Hydrogen production from renewable sources: biomass and photocatalytic opportunities

The demand for hydrogen over the coming decade is expected to grow for both traditional uses (ammonia, methanol, refinery) and running fuel cells. At least in the near future, this thirst for hydrogen will be quenched primarily through the reforming of fossil fuels. However, reforming fossil fuels emits huge amounts of carbon dioxide. One approach to reduce carbon dioxide emissions, which is considered first in this review, is to apply reforming methods to alternative renewable materials. Such materials might be derived from plant crops, agricultural residues, woody biomass, etc. Clean biomass is a proven source of renewable energy that is already used for generating heat, electricity, and liquid transportation fuels. Clean biomass and biomass-derived precursors such as ethanol and sugars are appropriate precursors for producing hydrogen through different conversion strategies. Virtually no net greenhouse gas emissions result because a natural cycle is maintained, in which carbon is extracted from the atmosphere during plant growth and released during hydrogen production.
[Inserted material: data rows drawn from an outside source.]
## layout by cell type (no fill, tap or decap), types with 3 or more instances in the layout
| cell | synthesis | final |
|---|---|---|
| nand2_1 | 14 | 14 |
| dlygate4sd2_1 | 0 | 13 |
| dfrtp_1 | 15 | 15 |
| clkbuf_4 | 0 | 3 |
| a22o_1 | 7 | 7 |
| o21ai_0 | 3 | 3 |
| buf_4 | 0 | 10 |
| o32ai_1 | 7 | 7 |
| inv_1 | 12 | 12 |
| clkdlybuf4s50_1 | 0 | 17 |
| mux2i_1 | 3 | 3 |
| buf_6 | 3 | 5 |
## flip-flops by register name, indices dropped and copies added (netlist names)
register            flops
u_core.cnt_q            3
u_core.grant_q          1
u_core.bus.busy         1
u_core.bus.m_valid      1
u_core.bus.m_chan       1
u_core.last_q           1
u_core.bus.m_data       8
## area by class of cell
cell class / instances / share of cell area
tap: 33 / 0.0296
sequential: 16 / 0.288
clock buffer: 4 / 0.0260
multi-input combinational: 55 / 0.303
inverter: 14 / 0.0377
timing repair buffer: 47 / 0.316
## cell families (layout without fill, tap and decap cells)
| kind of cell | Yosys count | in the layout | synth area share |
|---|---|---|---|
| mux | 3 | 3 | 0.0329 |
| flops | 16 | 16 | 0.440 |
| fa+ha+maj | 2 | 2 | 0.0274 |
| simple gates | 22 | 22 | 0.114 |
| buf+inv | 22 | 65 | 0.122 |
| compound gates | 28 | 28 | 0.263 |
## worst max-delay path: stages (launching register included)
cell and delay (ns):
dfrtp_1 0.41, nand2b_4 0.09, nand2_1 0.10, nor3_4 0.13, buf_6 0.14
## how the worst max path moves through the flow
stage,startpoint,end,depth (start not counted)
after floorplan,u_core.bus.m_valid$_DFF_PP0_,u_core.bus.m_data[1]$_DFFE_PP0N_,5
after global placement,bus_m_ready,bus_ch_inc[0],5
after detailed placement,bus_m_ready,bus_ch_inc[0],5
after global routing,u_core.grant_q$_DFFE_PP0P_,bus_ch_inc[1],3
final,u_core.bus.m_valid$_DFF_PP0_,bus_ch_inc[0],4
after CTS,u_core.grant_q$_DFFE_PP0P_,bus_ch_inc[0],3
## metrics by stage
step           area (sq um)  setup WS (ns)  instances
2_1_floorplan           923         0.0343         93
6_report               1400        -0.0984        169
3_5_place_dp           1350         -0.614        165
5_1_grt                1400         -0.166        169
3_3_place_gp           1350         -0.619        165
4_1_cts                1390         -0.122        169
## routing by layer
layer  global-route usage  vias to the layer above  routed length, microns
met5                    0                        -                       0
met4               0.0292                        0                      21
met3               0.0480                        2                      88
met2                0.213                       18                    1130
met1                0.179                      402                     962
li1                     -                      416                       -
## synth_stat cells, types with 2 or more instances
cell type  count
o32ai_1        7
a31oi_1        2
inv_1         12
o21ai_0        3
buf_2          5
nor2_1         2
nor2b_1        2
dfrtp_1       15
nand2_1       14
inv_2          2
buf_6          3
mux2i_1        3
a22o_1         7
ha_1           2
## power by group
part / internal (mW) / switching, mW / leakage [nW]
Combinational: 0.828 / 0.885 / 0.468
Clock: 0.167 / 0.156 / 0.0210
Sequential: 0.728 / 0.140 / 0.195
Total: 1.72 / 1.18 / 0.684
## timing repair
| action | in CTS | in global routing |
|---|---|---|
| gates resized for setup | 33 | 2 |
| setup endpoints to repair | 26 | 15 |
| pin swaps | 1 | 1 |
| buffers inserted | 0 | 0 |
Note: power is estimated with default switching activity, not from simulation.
File: config.mk
export PLATFORM = sky130hd
export DESIGN_NAME = wwm_projectile
export DESIGN_NICKNAME = d
export VERILOG_FILES = /design/src/rtl/wwm_pkg.sv /design/src/rtl/wwm_projectile.sv
export SDC_FILE = /design/constraint.sdc
export NUM_CORES = 1
export LEC_CHECK = 0
export CAP_MARGIN = 20
export CORE_MARGIN = 2
export CORE_UTILIZATION = 58
export CTS_BUF_LIST = sky130_fd_sc_hd__clkbuf_16
export CTS_CLUSTER_DIAMETER = 40
export DETAILED_ROUTE_END_ITERATION = 8
export PLACE_DENSITY = 0.92
export SLEW_MARGIN = 30
export SYNTH_ARGS = -nofsm -noshare
export SYNTH_HDL_FRONTEND = slang
export SYNTH_SLANG_ARGS = --single-unit
File: constraint.sdc
create_clock -name clk -period 3.7 [get_ports clk]
set_input_delay 0.555 -clock clk [delete_from_list [all_inputs] [get_ports clk]]
set_output_delay 0.555 -clock clk [all_outputs]
set_load 0.005 [all_outputs]
File: src/rtl/wwm_pkg.sv
// wwm_pkg: shared definitions for the projectile flight engine.
//   - one-hot flight state encodings
//   - coordinate / position / velocity widths
//   - play-field bounds and target box
//   - small combinational helpers for outcome checks, clamping and saturation
package wwm_pkg;

  localparam int unsigned COORD_W = 10;  // on-screen coordinate width
  localparam int unsigned POS_W   = 13;  // signed working width for x'/y'
  localparam int unsigned VEL_W   = 8;   // signed velocity register width
  localparam int unsigned IN_W    = 4;   // signed launch velocity / wind width

  typedef enum logic [3:0] {
    ST_IDLE   = 4'b0001,
    ST_FLIGHT = 4'b0010,
    ST_HIT    = 4'b0100,
    ST_MISS   = 4'b1000
  } state_e;

  // Play-field bounds: reaching or passing any of these is a miss.
  localparam logic signed [POS_W-1:0] FIELD_X_MIN = 13'sd160;
  localparam logic signed [POS_W-1:0] FIELD_X_MAX = 13'sd775;
  localparam logic signed [POS_W-1:0] FIELD_Y_MIN = 13'sd50;
  localparam logic signed [POS_W-1:0] FIELD_Y_MAX = 13'sd475;

  // Target box, inclusive on all sides.
  localparam logic signed [POS_W-1:0] TGT_X_LO = 13'sd650;
  localparam logic signed [POS_W-1:0] TGT_X_HI = 13'sd675;
  localparam logic signed [POS_W-1:0] TGT_Y_LO = 13'sd470;
  localparam logic signed [POS_W-1:0] TGT_Y_HI = 13'sd475;

  localparam logic signed [POS_W-1:0] COORD_MAX = 13'sd1023;

  // Target box test on a freshly integrated position.
  function automatic logic in_target(input logic signed [POS_W-1:0] x,
                                     input logic signed [POS_W-1:0] y);
    return (x >= TGT_X_LO) && (x <= TGT_X_HI) && (y >= TGT_Y_LO) && (y <= TGT_Y_HI);
  endfunction

  // Field exit test; negative coordinates fall under the <= minimum terms.
  function automatic logic out_of_field(input logic signed [POS_W-1:0] x,
                                        input logic signed [POS_W-1:0] y);
    return (x >= FIELD_X_MAX) || (x <= FIELD_X_MIN) ||
           (y >= FIELD_Y_MAX) || (y <= FIELD_Y_MIN);
  endfunction

  // Clamp a signed working position into the visible coordinate range.
  function automatic logic [COORD_W-1:0] clamp_coord(input logic signed [POS_W-1:0] v);
    if (v < 0)              return '0;
    else if (v > COORD_MAX) return '1;
    else                    return v[COORD_W-1:0];
  endfunction

  // Saturate a one-bit-wider velocity result back into the velocity register range.
  function automatic logic signed [VEL_W-1:0] sat_vel(input logic signed [VEL_W:0] v);
    if (v > 9'sd127)       return 8'sd127;
    else if (v < -9'sd128) return -8'sd128;
    else                   return v[VEL_W-1:0];
  endfunction

endpackage

File: src/rtl/wwm_projectile.sv
// wwm_projectile: projectile flight engine for the worms-style game.
// Latches a launch velocity on Fire, integrates position with gravity on each
// frame Tick, and reports the outcome as a one-cycle Hit or Miss pulse.
// Optional feature: define WWM_PROJ_WIND_EN to add the Wind port, which
// accelerates vxCur by Wind every Tick in flight (saturating).
// Ports:
//   clk                in   system clock
//   Reset_n            in   asynchronous active-low reset
//   Tick               in   one-cycle frame strobe
//   Fire               in   one-cycle launch request (honoured only when idle)
//   vX, vY             in   signed launch velocity, px/Tick (+X right, +Y up)
//   Wind               in   signed wind (WWM_PROJ_WIND_EN only)
//   projectileCenterX  out  current centre X, clamped to [0,1023]
//   projectileCenterY  out  current centre Y, clamped to [0,1023]
//   Active             out  projectile in flight
//   Hit, Miss          out  one-cycle outcome pulses
module wwm_projectile
  import wwm_pkg::*;
#(
  parameter int unsigned START_X = 200,
  parameter int unsigned START_Y = 440,
  parameter int unsigned GRAVITY = 1
) (
  input  logic               clk,
  input  logic               Reset_n,
  input  logic               Tick,
  input  logic               Fire,
  input  logic [IN_W-1:0]    vX,
  input  logic [IN_W-1:0]    vY,
`ifdef WWM_PROJ_WIND_EN
  input  logic [IN_W-1:0]    Wind,
`endif
  output logic [COORD_W-1:0] projectileCenterX,
  output logic [COORD_W-1:0] projectileCenterY,
  output logic               Active,
  output logic               Hit,
  output logic               Miss
);

  state_e                    state_q, state_d;
  logic [COORD_W-1:0]        cx_q, cx_d, cy_q, cy_d;
  logic signed [VEL_W-1:0]   vx_q, vx_d, vy_q, vy_d;

  logic signed [POS_W-1:0]   x_new, y_new;
  logic signed [VEL_W:0]     vy_grav;
`ifdef WWM_PROJ_WIND_EN
  logic signed [VEL_W:0]     vx_wind;
`endif

  // State and datapath registers.
  always_ff @(posedge clk or negedge Reset_n) begin
    if (!Reset_n) begin
      state_q <= ST_IDLE;
      cx_q    <= COORD_W'(START_X);
      cy_q    <= COORD_W'(START_Y);
      vx_q    <= '0;
      vy_q    <= '0;
    end else begin
      state_q <= state_d;
      cx_q    <= cx_d;
      cy_q    <= cy_d;
      vx_q    <= vx_d;
      vy_q    <= vy_d;
    end
  end

  // Candidate next position and velocities; only committed on a Tick in flight.
  // The held centre is always inside the field while flying, so integrating
  // from the clamped 10-bit value is exact.
  always_comb begin
    x_new   = {{(POS_W-COORD_W){1'b0}}, cx_q} + {{(POS_W-VEL_W){vx_q[VEL_W-1]}}, vx_q};
    y_new   = {{(POS_W-COORD_W){1'b0}}, cy_q} - {{(POS_W-VEL_W){vy_q[VEL_W-1]}}, vy_q};
    vy_grav = {vy_q[VEL_W-1], vy_q} - (VEL_W+1)'(GRAVITY);
`ifdef WWM_PROJ_WIND_EN
    vx_wind = {vx_q[VEL_W-1], vx_q} + {{(VEL_W+1-IN_W){Wind[IN_W-1]}}, Wind};
`endif
  end

  // Next-state and datapath update.
  always_comb begin
    state_d = state_q;
    cx_d    = cx_q;
    cy_d    = cy_q;
    vx_d    = vx_q;
    vy_d    = vy_q;
    unique case (state_q)
      ST_IDLE: begin
        if (Fire) begin
          vx_d    = {{(VEL_W-IN_W){vX[IN_W-1]}}, vX};
          vy_d    = {{(VEL_W-IN_W){vY[IN_W-1]}}, vY};
          cx_d    = COORD_W'(START_X);
          cy_d    = COORD_W'(START_Y);
          state_d = ST_FLIGHT;
        end
      end
      ST_FLIGHT: begin
        if (Tick) begin
          cx_d = clamp_coord(x_new);
          cy_d = clamp_coord(y_new);
          vy_d = sat_vel(vy_grav);
`ifdef WWM_PROJ_WIND_EN
          vx_d = sat_vel(vx_wind);
`endif
          // Hit takes priority: the target box touches the lower field edge.
          if (in_target(x_new, y_new))         state_d = ST_HIT;
          else if (out_of_field(x_new, y_new)) state_d = ST_MISS;
        end
      end
      ST_HIT, ST_MISS: state_d = ST_IDLE;
      default:         state_d = ST_IDLE;
    endcase
  end

  // Status outputs are the one-hot state flops themselves.
  assign Active            = state_q[1];
  assign Hit               = state_q[2];
  assign Miss              = state_q[3];
  assign projectileCenterX = cx_q;
  assign projectileCenterY = cy_q;

endmodule

==> summary.txt, run 1 <==
Outcome
  • Status: complete, no violations

Synthesis
  • Share of the synthesized area in the top cell type: 0.204
  • Post-Synthesis Cells: 385
  • Syn_area_per_cell: 8.60 um^2
  • Synthesis Warnings: 0
  • Post-Syn Area: 3310 um^2
  • Ys async rst share: 1.00
  • Prevailing post-synth register cell: dfrtp_1
  • FF+latch count, synth: 36
  • Unique masters post-synth: 73
  • Sequential share of the synthesized area: 0.276
  • Post-Syn Nets: 423
  • Synth top area cells: dfrtp_1, ha_1, dfstp_2
  • Dominant cell type by area after synthesis: dfrtp_1
  • Number of synthesized flops with an enable pin: 0

Run
  • Max Cap Violations: 0

GRT
  • Antenna violations before repair: 0
  • Pin count of the biggest net entering global routing: 37
  • Total grt overflow: 0
  • Total Routing Usage GR: 0.297
  • First-pass GRT wire length: 14900 um
  • Vias in the first global route: 3203

CTS
  • Max Root-Sink Buffers: 2
  • Setup repair bufs after CTS: 0
  • Clk_lat worst skew: 0.28 ns
  • Hold_buf cts: 0
  • Root Buffer: clkbuf_16
  • CTS sink cnt: 36
  • H-Tree Depth: 2
  • # resized after CTS: 0
  • Clock slew at reported path FFs: 0.06 ns
  • CTS tree: done
  • Cts bufs inserted: 5

Setup path
  • Worst R2R Start: vx_q[3]
  • Max FO, Critical Path: 16
  • Worst r2r path cells: 9
  • CP startpoint: vx_q[3]
  • Critical path endpoint category: flip-flop
  • Setup Crit Path Kind: flip-flop to flip-flop
  • Reg-to-reg slack, setup: 0.32 ns
  • R2R Path End: state_q[1]
  • Startpoint Class: flip-flop
  • Worst EP required: 3.89 ns
  • Critical path arrival: 3.57 ns

Routing
  • DR vias: 3356
  • DR iter-0 viols: 342
  • Drc violations: 0
  • Remaining antenna violation count: 0
  • DR WL/cell: 19.0 um
  • WL final: 9350 um
  • DRT Pass-1 Iters: 9
  • Drt via density: 6.81

Floorplanning
  • Core area: 5510 um^2
  • Die area: 6330 um^2
  • I/O pins: 35
  • Vert. Die Dim: 79.5 um
  • Initial Util: 0.601
  • Die X: 79.5 um
  • Rows: 27

STA
  • Slew @ Worst Pin: 0.897 ns
  • Endpoints failing hold: 0
  • Fmax: 0.296 GHz
  • Fin Setup TNS: 0 ns
  • RSZ-0062 raised after global routing: false
  • Worst Skew: 0.00288 ns
  • Final setup fails: 0
  • Max Slew Vio Count: 0
  • Slew margin rel.: 0.397
  • Final period util: 0.913
  • Final min period: 3.38 ns

Hold path
  • Hold Crit Start: vx_q[0]
  • Worst hold path type: flip-flop to flip-flop
  • WHS Endpoint: vx_q[0]
  • Hold depth: 1

Place
  • PortBufs: 34
  • Dpl hpwl: 6700 um
  • GP Congestion: 0.975
  • Placed Area: 3730 um^2

Cells and area
  • Final non-filler cell area: 3890 um^2
  • Most frequent cells in the layout: clkdlybuf4s50_1, nand2_1, nor2_1, dfrtp_1, a21oi_1
  • Inserted Diodes: 0
  • Area Growth Syn to Fin: 17.6%
  • Layout cells sized above 1: 0.107
  • Nets: 458
  • Most common cell after layout, fill and taps aside: clkdlybuf4s50_1
  • Fillers: 402
-- state kept, by name, indices dropped and copies added (netlist names) --
signal / flops
projectileCenterX: 10
projectileCenterY: 10
vy_q: 8
state_q: 4
vx_q: 4
-- layer usage --
layer	GRT usage	share of wire
met4	0.110	0.022
met5	0	0
met3	0.0351	0.084
met1	0.399	0.42
met2	0.492	0.47
-- cell usage after synthesis (2+ instances only) --
cell type,instances
a31o_2,2
xor2_1,5
o211ai_1,4
a21oi_1,26
o22ai_1,3
dfrtp_1,27
or2_2,4
nand3_1,8
a221o_1,3
or3_1,5
nor3_1,10
inv_1,21
nor4_1,6
a31oi_1,2
mux2_2,4
o21a_1,8
nor2b_1,4
a311oi_1,2
xnor2_1,11
a211o_1,4
a21o_1,8
fa_1,2
and3_1,4
nand4_1,5
a22oi_1,2
o21ai_0,25
nor2_1,27
nand2b_1,6
and2_1,6
o311ai_0,2
a211oi_1,6
nand2_1,30
ha_1,24
dfstp_2,9
a2111oi_0,2
a211oi_2,2
o22a_1,10
mux2i_1,4
clkbuf_1,8
o32ai_1,2
a22o_1,9
a221oi_1,2
-- how the worst max path moves through the flow --
stage	to	cells past startpoint
6_report	state_q[1]	9
5_1_grt	state_q[1]	11
4_1_cts	state_q[1]	9
3_5_place_dp	state_q[1]	9
3_3_place_gp	state_q[1]	9
2_1_floorplan	state_q[1]	11
-- area by class of cell --
type                       instances  area [um^2]  share of cell area
clock inverter                     3         38.8             0.00996
tap                               72         90.1              0.0231
timing repair buffer              40          385              0.0990
sequential                        36          912               0.234
multi-input combinational        316         2260               0.581
clock buffer                       5          125              0.0321
inverter                          21         78.8              0.0203
-- metrics by stage --
stage          hold slack, ns  worst slack (ns)   util  instances
2_1_floorplan           0.259             0.509      -        385
3_3_place_gp            0.484             0.425  0.677        485
3_5_place_dp            0.486             0.317  0.677        485
4_1_cts                 0.540             0.270  0.707        493
5_1_grt                 0.547            0.0853  0.707        493
6_report                0.535             0.320  0.707        493
-- cell families (layout without fill, tap and decap cells) --
kind of cell	after synthesis	in the layout	share of synthesized area
buf+inv	33	69	0.0412
fa+ha+maj	26	26	0.103
xor+xnor	16	16	0.0423
flops	36	36	0.276
simple gates	125	125	0.194
mux	8	8	0.0257
compound gates	141	141	0.318
-- critical path, stage by stage (launching register included) --
cell      delay [ns]
dfrtp_1         0.57
ha_1            0.50
o21ai_1         0.14
or2_4           0.27
a311oi_2        0.47
inv_1           0.10
o311ai_0        0.35
nand2_1         0.11
or4_1           0.54
o31ai_2         0.22
Power of run 1 is not shown: default switching activity piles up to over one toggle a cycle in this logic, so the estimate is an artifact.
==> run 2, diff against run 1 <==
==> constraint.sdc (replaced) <==
create_clock -name clk -period 3.27 [get_ports clk]
set_input_delay 0.4905 -clock clk [delete_from_list [all_inputs] [get_ports clk]]
set_output_delay 0.4905 -clock clk [all_outputs]
set_load 0.005 [all_outputs]
==> run 2 against run 1 <==
Effect of this change:
- the run now ends with design-rule violations, negative setup slack left
- core utilization is 4.0 points higher
- clock skew is 0.0021 ns higher
- flip-flop and latch count stayed put
- critical path depth is 4 higher
- die area stayed put
- hold slack worse by 0.029 ns
- count of clock-buffer cells in the layout stayed put
- via count is 6.9% higher
- global-route usage is 2.5 points higher
- register-to-register slack worse by 0.37 ns
- setup slack worse by 0.37 ns
- non-clock buffer count is 18 higher
- critical endpoint is now state_q[3]
==> summary.txt, run 2 (synthesis gave the netlist of run 1 again) <==
Outcome
  • Status: complete, but fails checks
  • Failing checks: design-rule violations, negative setup slack

Floorplanning
  • Core area: 5510 um^2
  • Die X: 79.5 um
  • Die area: 6330 um^2
  • Rows: 27
  • Vert. Die Dim: 79.5 um
  • I/O pins: 35
  • Initial Util: 0.601

GRT
  • Vias in the first global route: 3395
  • Total Routing Usage GR: 0.323
  • Total grt overflow: 0
  • Pin count of the biggest net entering global routing: 37
  • First-pass GRT wire length: 16200 um
  • Antenna violations before repair: 0

Setup path
  • Max FO, Critical Path: 2
  • R2R Path End: state_q[3]
  • Critical-path cell list: inv_2 -> ha_4 -> inv_2 -> fa_2 -> a21o_1 -> a221oi_2 -> buf_4 -> a311oi_2 -> xnor2_1 -> nand2b_1 -> o41ai_2 -> nor4_1 -> a211oi_1
  • Critical path endpoint category: flip-flop
  • Buf/Inv on CP: 3
  • CP max-delay cell: dfrtp_1
  • Setup Crit Path Kind: flip-flop to flip-flop
  • Reg-to-reg slack, setup: -0.05 ns
  • Worst EP required: 3.43 ns
  • Critical path arrival: 3.47 ns
  • CP delay by family, top: compound AO/OA/AOI/OAI gates
  • Max incr delay on CP: 0.42 ns
  • Critical path depth: 13
  • CP most frequent cell: inv_2
  • CP startpoint: projectileCenterY[0]
  • Worst r2r path cells: 13
  • Worst R2R Start: projectileCenterY[0]
  • Startpoint Class: flip-flop
  • Critical Path End: state_q[3]

STA
  • Slew @ Worst Pin: 0.667 ns
  • Endpoints failing hold: 0
  • Setup WS post-layout: -0.0452 ns
  • Final period util: 1.01
  • RSZ-0062 raised after global routing: true
  • Final setup fails: 1
  • Worst Skew: 0.00496 ns
  • Max Slew Vio Count: 0
  • Fmax: 0.302 GHz
  • Slew margin rel.: 0.554
  • Final min period: 3.32 ns

Cells and area
  • Post-Layout Cell Count: 511
  • Layout cells sized above 1: 0.178
  • Area Growth Syn to Fin: 24.3%
  • Inserted Diodes: 0
  • Nets: 476
  • Most frequent cells in the layout: clkdlybuf4s50_1, nand2_1, nor2_1, a21oi_1, dfrtp_1
  • Most common cell after layout, fill and taps aside: clkdlybuf4s50_1

Routing
  • Drc violations: 1
  • DRT Pass-1 Iters: 8
  • Remaining antenna violation count: 0
  • DR iter-0 viols: 529
  • DR WL/cell: 20.3 um
  • Drt via density: 7.02
  • WL final: 10300 um
  • DR vias: 3586

Place
  • GP Congestion: 0.946
  • PortBufs: 34
  • Pre-CTS setup slack: 0.0547 ns
  • Dpl hpwl: 6850 um
  • Cells after DPL: 501

CTS
  • Root Buffer: clkbuf_16
  • H-Tree Depth: 2
  • Max Root-Sink Buffers: 2
  • Clk_lat worst skew: 0.28 ns
  • Clock slew at reported path FFs: 0.06 ns
  • CTS tree: done
  • Cts bufs inserted: 5
  • CTS sink cnt: 36

Run
  • Max Cap Violations: 0

Hold path
  • Worst hold path type: flip-flop to flip-flop
==> run 2: cell count changes in the layout (fill, tap and decap cells not counted), moves of 2 or more <==
cell	previous run	this run
buf_4	6	24
a2111oi_2	1	3
fa_1	2	0
fa_2	0	2
ha_1	24	22
ha_4	0	2
inv_1	22	20
inv_2	0	2
o21ai_0	25	23
o21ai_1	1	3
o311ai_0	2	0
==> run 2: worst min path at each step <==
stage / start / end / slack [ns] / cells past startpoint
6_report: projectileCenterX[2] / projectileCenterX[2] / 0.51 / 2
5_1_grt: projectileCenterX[2] / projectileCenterX[2] / 0.54 / 2
4_1_cts: projectileCenterX[2] / projectileCenterX[2] / 0.51 / 2
3_5_place_dp: projectileCenterX[0] / projectileCenterX[0] / 0.49 / 2
3_3_place_gp: projectileCenterX[0] / projectileCenterX[0] / 0.49 / 2
2_1_floorplan: Reset_n / projectileCenterX[0] / 0.19 / 0
==> run 2: layer usage <==
layer | up-vias | wire [um] | part of all wire | global-route usage
li1 | 1565 | - | - | -
met1 | 1679 | 4300 | 0.42 | 0.433
met2 | 271 | 4610 | 0.45 | 0.513
met3 | 71 | 920 | 0.089 | 0.0554
met4 | 0 | 517 | 0.050 | 0.136
met5 | - | 0 | 0 | 0
==> run 2: worst reg2reg max path, cell delays in order (launching register included) <==
cell	delay, ns
dfrtp_1	0.42
inv_2	0.12
ha_4	0.15
inv_2	0.04
fa_2	0.34
a21o_1	0.22
a221oi_2	0.29
buf_4	0.18
a311oi_2	0.10
xnor2_1	0.36
nand2b_1	0.17
o41ai_2	0.42
nor4_1	0.09
a211oi_1	0.30
==> run 2: what timing repair did <==
action | CTS | global route
hold endpoints to repair | 0 | 0
endpoints found under the setup margin | 1 | 3
setup buffers | 0 | 2
pin swaps | 1 | 9
hold buffers | 0 | 0
gates resized for setup | 4 | 20
==> run 2: cell type report <==
cell class              count  area, um^2
clock inverters             3        38.8
multi-input cells         316        2350
repair buffers             58         520
fillers                   358        1390
inverters                  21        78.8
clock buffers               5         125
well taps                  72        90.1
flip-flops and latches     36         913
==> run 2: metrics by stage <==
step | hold WS, ns | utilization | cell area (um^2) | TNS, ns
2_1_floorplan | 0.195 | - | 3310 | 0
6_report | 0.505 | 0.747 | 4120 | -0.0452
3_3_place_gp | 0.486 | 0.699 | 3850 | 0
5_1_grt | 0.545 | 0.747 | 4120 | -0.227
4_1_cts | 0.512 | 0.731 | 4020 | 0
3_5_place_dp | 0.492 | 0.699 | 3850 | 0
Power of run 2 is left out for the same reason.
==> run 3, diff against run 2 <==
--- a/config.mk
+++ b/config.mk
@@ -11,6 +11,7 @@
 export CTS_BUF_LIST = sky130_fd_sc_hd__clkbuf_16
 export CTS_CLUSTER_DIAMETER = 40
 export DETAILED_ROUTE_END_ITERATION = 8
+export GPL_TIMING_DRIVEN = 0
 export PLACE_DENSITY = 0.92
 export SLEW_MARGIN = 30
 export SYNTH_ARGS = -nofsm -noshare
==> constraint.sdc (replaced) <==
create_clock -name clk -period 3.27 [get_ports clk]
set_input_delay 0.4905 -clock clk [delete_from_list [all_inputs] [get_ports clk]]
set_output_delay 0.4905 -clock clk [all_outputs]
set_load 0.05 [all_outputs]
==> run 3 against run 2 <==
Effect of this change:
- the run now ends clean
- die area stayed put
- flip-flop and latch count unchanged
- cell area is 1.4% higher
- count of clock-buffer cells in the layout unchanged
- maximum frequency up 3.4%
- register-to-register slack gained 0.11 ns
- first-iteration DRC count decreased by 23%
- sequential share of layout area fell by 0.19 points
- via count fell by 0.75%
- hold slack got worse by 0.34 ns
- clock skew down 0.0014 ns
- largest cell class unchanged
- highest routed layer unchanged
The second option explored here is hydrogen production from water splitting by means of the photons in the visible spectrum. The sun provides silent and precious energy that is distributed fairly evenly all over the earth. However, its tremendous potential as a clean, safe and economical energy source cannot be exploited unless it is accumulated or converted into more useful forms of energy. Finally, this review discusses the use of semiconductors, more specifically CdS and CdS-based semiconductors, which are able to absorb photons in the visible region of the spectrum. The energy stored within a semiconductor as electronic energy (electrons and holes) can be used to split water molecules by simultaneous reactions into H-2 and O-2. This conversion of solar energy into a clean fuel (H-2) is perhaps the greatest challenge for scientists in the 21st century.